How about taking taking two or three of the top selling bows with their factory strings, remove and record string and cable lengths. Reinstall and set bows to spec and install a peep and loop and record all measurements then fire them each about 1000 times or more (get a few friends) then re-take measurements and any record visible wear peep rotation, changes in bow dimensions and string stretch etc.

Then repeat test with sets from Winner's Choice, Vapor Trail etc.

This is very time consuming I know. If you are within a reasonable driving distance I would volunteer to help with the test firing. Looking at several thousand shots all together. This would not have to be done on a Hooter Shooter as you are merely looking to get reps. Just need some stamina.

Just a suggestion.


----------



## ursonvs (Sep 19, 2003)

^^^ I agree with this statement but i think 500 would probably be plenty for any companies strings IMne thing i would do in this comparison also is trying to get the same parameters all the way around in terms of string lengths also.

like shooting all single cams or hybrid/binary style models. a 100"+ plus single cam string WILL be longer than say a 50" binary string after 500 to 1000 shots. also i would also add letting these bows sit for two days after the firing of these bows in the same conditions or room.

its not too hard anymore to find three different companies with bows around the 37 to 38" ATA with 7 to 8" of BH, hell it would probably be easier to use shorter ata hunting models.


----------



## Slice (Jul 20, 2005)

I am just curious, has any of the custom string makers chimed in with their opinions? This thread has been open since August. IMHO if they are not willing to come and give their honest opinion, maybe they are not any better then most factory strings. Sure they may look better, but if you are going to claim to be better, back it up.


----------



## nywell (Feb 21, 2005)

*Speed out the door*

Based on what CTA posted earlier, for what these companies charge for these bow, they should take the extra time required to get the strings right so an archer does not to spend any mor hard earned bucks getting the bow to shoot right. AT $700 + these things should be perfect when they leave the factory.


----------



## Virginia Archer (Mar 18, 2007)

All you need is a independent Reviewer to review the numerous custom string out there!! 

But I haven't ok-ed it with the boss but Find the Reviewer and ROCK SOLID STRINGS will definately be there!!!:wink: I sure we'll be willing to go head to head with some of the "Big" boys!!

www.Rocksolidstrings.com

www.myspace.com/rocksolidcustomstrings

Here is our latest Evaluation we have received
http://www.archerytalk.com/vb/showthread.php?t=597747


----------



## DRFrance (Feb 4, 2006)

*Custom v Factory - Zebra*

I have been making custom strings from BCY material, among others, for more than 15 years. I used to replace everything, even on a new bow from a factory. Not any more.

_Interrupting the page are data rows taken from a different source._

===== src/rtl/alu_bist.sv =====
// alu_bist: sweeps ALU opcodes over a latched operand pair, compressing results and collecting flags.
module alu_bist
   import alu_bist_pkg::*;
#(
   parameter int unsigned NUM_OPS = 16,
   parameter int unsigned SETTLE  = 1
) (
   input  logic            clk,
   input  logic            rst,
   input  logic            start,
   input  logic [31:0]     op_x,
   input  logic [31:0]     op_y,
   output logic [OP_W-1:0] alu_s,
   output logic [31:0]     alu_x,
   output logic [31:0]     alu_y,
   input  logic [31:0]     alu_result,
   input  logic [31:0]     alu_result2,
   input  logic            alu_equal,
   input  logic            alu_overflow,
   input  logic            alu_uof,
   output logic            busy,
   output logic            done,
   output logic [31:0]     signature,
   output logic [15:0]     eq_vec,
   output logic [15:0]     ovf_vec,
   output logic [15:0]     uof_vec
);
   localparam logic [OP_W-1:0] LAST_OP  = OP_W'(NUM_OPS - 1);
   localparam logic [3:0]      LAST_SET = 4'(SETTLE - 1);
   state_t          state_q, state_d;
   logic [OP_W-1:0] op_q, op_d;
   logic [3:0]      set_q, set_d;
   logic [31:0]     x_q, x_d, y_q, y_d;
   logic [15:0]     eq_q, eq_d, ovf_q, ovf_d, uof_q, uof_d;
   logic            accept, cap;
   always_comb begin
      state_d = state_q;
      op_d    = op_q;
      set_d   = set_q;
      x_d     = x_q;
      y_d     = y_q;
      eq_d    = eq_q;
      ovf_d   = ovf_q;
      uof_d   = uof_q;
      accept  = (state_q == IDLE) && start;
      cap     = (state_q == CAPTURE);
      case (state_q)
         IDLE: if (start) begin
            state_d = DRIVE;
            op_d    = '0;
            set_d   = '0;
            x_d     = op_x;
            y_d     = op_y;
            eq_d    = '0;
            ovf_d   = '0;
            uof_d   = '0;
         end
         DRIVE: begin
            set_d   = (set_q == LAST_SET) ? 4'd0 : set_q + 4'd1;
            state_d = (set_q == LAST_SET) ? CAPTURE : DRIVE;
         end
         CAPTURE: begin
            eq_d[op_q]  = alu_equal;
            ovf_d[op_q] = alu_overflow;
            uof_d[op_q] = alu_uof;
            // the counter parks on the last opcode so alu_s keeps showing it afterwards
            state_d     = (op_q == LAST_OP) ? DONE : DRIVE;
            op_d        = (op_q == LAST_OP) ? op_q : op_q + 1'b1;
         end
         default: state_d = IDLE;
      endcase
   end
   always_ff @(posedge clk or posedge rst) begin
      if (rst) begin
         state_q <= IDLE;
         op_q    <= '0;
         set_q   <= '0;
         x_q     <= '0;
         y_q     <= '0;
         eq_q    <= '0;
         ovf_q   <= '0;
         uof_q   <= '0;
      end else begin
         state_q <= state_d;
         op_q    <= op_d;
         set_q   <= set_d;
         x_q     <= x_d;
         y_q     <= y_d;
         eq_q    <= eq_d;
         ovf_q   <= ovf_d;
         uof_q   <= uof_d;
      end
   end
   alu_bist_misr u_misr (
      .clk    (clk),
      .rst    (rst),
      .load_i (accept),
      .en_i   (cap),
      .data_i (alu_result),
      .data2_i(alu_result2),
      .sig_o  (signature)
   );
   assign alu_s   = op_q;
   assign alu_x   = x_q;
   assign alu_y   = y_q;
   assign busy    = state_q != IDLE;
   assign done    = state_q == DONE;
   assign eq_vec  = eq_q;
   assign ovf_vec = ovf_q;
   assign uof_vec = uof_q;
endmodule

===== config.mk =====
export PLATFORM = sky130hd
export DESIGN_NAME = alu_bist
export DESIGN_NICKNAME = d
export VERILOG_FILES = /design/src/rtl/alu_bist_pkg.sv /design/src/rtl/alu_bist_misr.sv /design/src/rtl/alu_bist.sv
export SDC_FILE = /design/constraint.sdc
export NUM_CORES = 1
export LEC_CHECK = 0
export ABC_AREA = 1
export BUFFER_PORTS_ARGS = -buffer_cell sky130_fd_sc_hd__buf_2
export CAP_MARGIN = 20
export CORE_MARGIN = 2
export CORE_UTILIZATION = 48
export DETAILED_ROUTE_END_ITERATION = 7
export HOLD_SLACK_MARGIN = 0.08
export PLACE_DENSITY = 0.87
export SLEW_MARGIN = 40
export SYNTH_ARGS = -nofsm -noshare
export SYNTH_HDL_FRONTEND = slang
export SYNTH_SLANG_ARGS = --single-unit

===== constraint.sdc =====
create_clock -name clk -period 6.46 [get_ports clk]
set_input_delay 1.615 -clock clk [delete_from_list [all_inputs] [get_ports clk]]
set_output_delay 1.615 -clock clk [all_outputs]
set_load 0.03 [all_outputs]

OK - here is my disclaimer.....Please understand that not all processes or materials perform equally under all circumstances, and sometimes change is inevitable ... and maybe can be reduced.

A combination I have found now is a Mathews - Zebra string and cable on a Mathews bow needs little attention after initial set-up. The best quality materials are used in the string construction and come on the bow. Maybe a twist or 2 in a cable later can be done after some time of shooting in a new system, but extremely stable I have found.

There can be a serving separation around the lobe of the draw module side of the cam which can be simply repaired or reserved. That is normal wear and tear. Most other types of materials and bow brands recognize that this can later be a slight problem and have worked on new designs to "soften" the radius lobes of string/cable tracks. 

I am not getting paid for this recommendation/promotion -- this is simply what I found to be true -- I'm having very good luck with the Mathews strings and cables. I can now retire my jigs.

If you really want something special for your bow, place your custom order with Nathan Brooks (and tell him Don said to call if you want to hear him giggle and say OK).


----------



## outdoorattic (Feb 25, 2006)

Aftermarket wins...lol


----------



## bbaumer (Jul 19, 2005)

CTA said:


> I can tell by your response that you've never had a set of custom strings/cables. If you had, you'd understand. ......


One of the "big names" is Winners Choice. My son has Winners Choice cables and a Zebra string on his bow (couldn't get a WC string to fit his bow without waiting so we went with a Zebra that was in-stock) . He shoots quite a bit but not the dozens or hundreds of shots per day some here in AT say they do. Anyhow, after hundreds of shots cam timing is still spot-on. That is a good thing. The down side is the cables fray like crazy. We have waxed the heck out of them numerous times with two different brands and types of wax. The Xcelerator wax has worked better than the other brand but still, the WC cables fray badly. I'm not too impressed with that. We did not have this problem with his so-called "junk" Hoyt factory strings, but we did have timing issues after hundreds of shots with the original cables. These were not Fuse strings.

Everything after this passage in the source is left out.